The ASCVD cardiovascular risk scale allied to Markov modeling for the staging in different health states is able to provide a reduction in the time of prospective studies, and allows the independent study of results from the literature or from previous survival analysis and observational studies/historical data. Scales such as these are able to predict the risk over ten years and thus provide the probabilities of modeling. As the ASCVD instrument performs a projection of outcomes over ten years, it is not necessary to apply the 3% discount rate on outcomes, whether the study uses ten years for the time horizon, a rate normally requested in pharmacoeconomic study (Figure 2) [2,6].
Figure 2: Markov modeling grounded in the ASCVD scale probabilities for predicting health conditions for cardiovascular diseases over ten years. c: Cost; CVD: Cardiovascular Disease; SAH: Sistemic Arterial Hypertension; ASCVD: Probability calculated by the score from ASCVD scale; tmo: Mortality rate; u: Utility.

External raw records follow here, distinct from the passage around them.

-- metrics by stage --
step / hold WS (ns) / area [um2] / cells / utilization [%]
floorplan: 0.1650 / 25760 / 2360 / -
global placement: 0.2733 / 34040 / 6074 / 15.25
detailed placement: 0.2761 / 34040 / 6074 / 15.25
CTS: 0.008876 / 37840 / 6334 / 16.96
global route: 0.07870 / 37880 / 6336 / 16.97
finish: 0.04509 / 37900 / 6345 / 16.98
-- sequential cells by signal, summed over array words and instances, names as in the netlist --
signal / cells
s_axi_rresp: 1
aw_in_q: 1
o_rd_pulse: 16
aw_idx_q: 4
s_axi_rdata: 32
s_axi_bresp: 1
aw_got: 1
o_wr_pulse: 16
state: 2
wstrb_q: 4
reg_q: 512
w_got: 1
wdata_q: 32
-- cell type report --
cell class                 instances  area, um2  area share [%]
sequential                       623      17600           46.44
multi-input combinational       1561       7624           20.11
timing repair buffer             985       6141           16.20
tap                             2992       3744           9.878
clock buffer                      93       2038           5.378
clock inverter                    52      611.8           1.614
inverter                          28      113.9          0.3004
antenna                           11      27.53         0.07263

There is another method of eligibility of probabilities for mathematical modeling of prediction of health states and has been a trend for pharmacoeconomic studies. The Delphi method, which is a model, uses a methodology recommended by the Methodological Guidelines for Elaboration of Assessment Studies of Medical- Assistance Equipment, which presumes that it should consider the opinion of specialists in a certain subject, when there is no unanimity of opinion due to the lack of scientific evidence or when there is little or contradictory information. After collecting the information of the specialists, the descriptive statistic of the data is performed, generating the result of the probabilities to be used in the modeling. This method has the same advantages as risk scales when compared to survival analyzes and observational studies/historical data, with the addition of allowing to collect probabilities for any branch of the decision tree that is destined for different health states, and not restricted only to the incidence of the disease. The scales are only able to provide probabilities for cardiovascular disease incidence [10-12].
There is also the emerging method in mathematical modeling for predicting health states in chronic diseases, which is Bayesian statistics. It allows a probabilistic prediction to be performed according to the course of the disease in time, through a priori data obtained from direct sources such as disease data or even from specialists. Thus, it is possible to place in the mathematical model the probabilities generated by Bayesian statistics to predict the allocation of patients in each health state over time. There are advantages of not having patient recruitment and patient follow-up because they are statistics in which the sample number does not exert a strong influence on the results, as in classical statistics [13].
Using clinical instruments such as the cardiovascular risk scale or Delphi method linked to Bayesian statistics as a probabilities precursor for modeling, has helped to improve the modeling in pharmacoeconomic studies. This fact can represent advances for cost-effectiveness studies. Furthermore, when these instruments are used in modeling along with epidemiological indicators such as the Number Needed to Treat and Relative Risk, and also link them to economic instruments, such as cash-flow, they contribute to confirm an efficient method to calculate return on investment in cost-benefits studies. It is noteworthy this new method can provide the development of pharmacoeconomic studies with a better design due to shortening study time and complexity, ensuring robust results. In this way it sound lead to resource savings and increased efficiency in pharmacoeconomic research.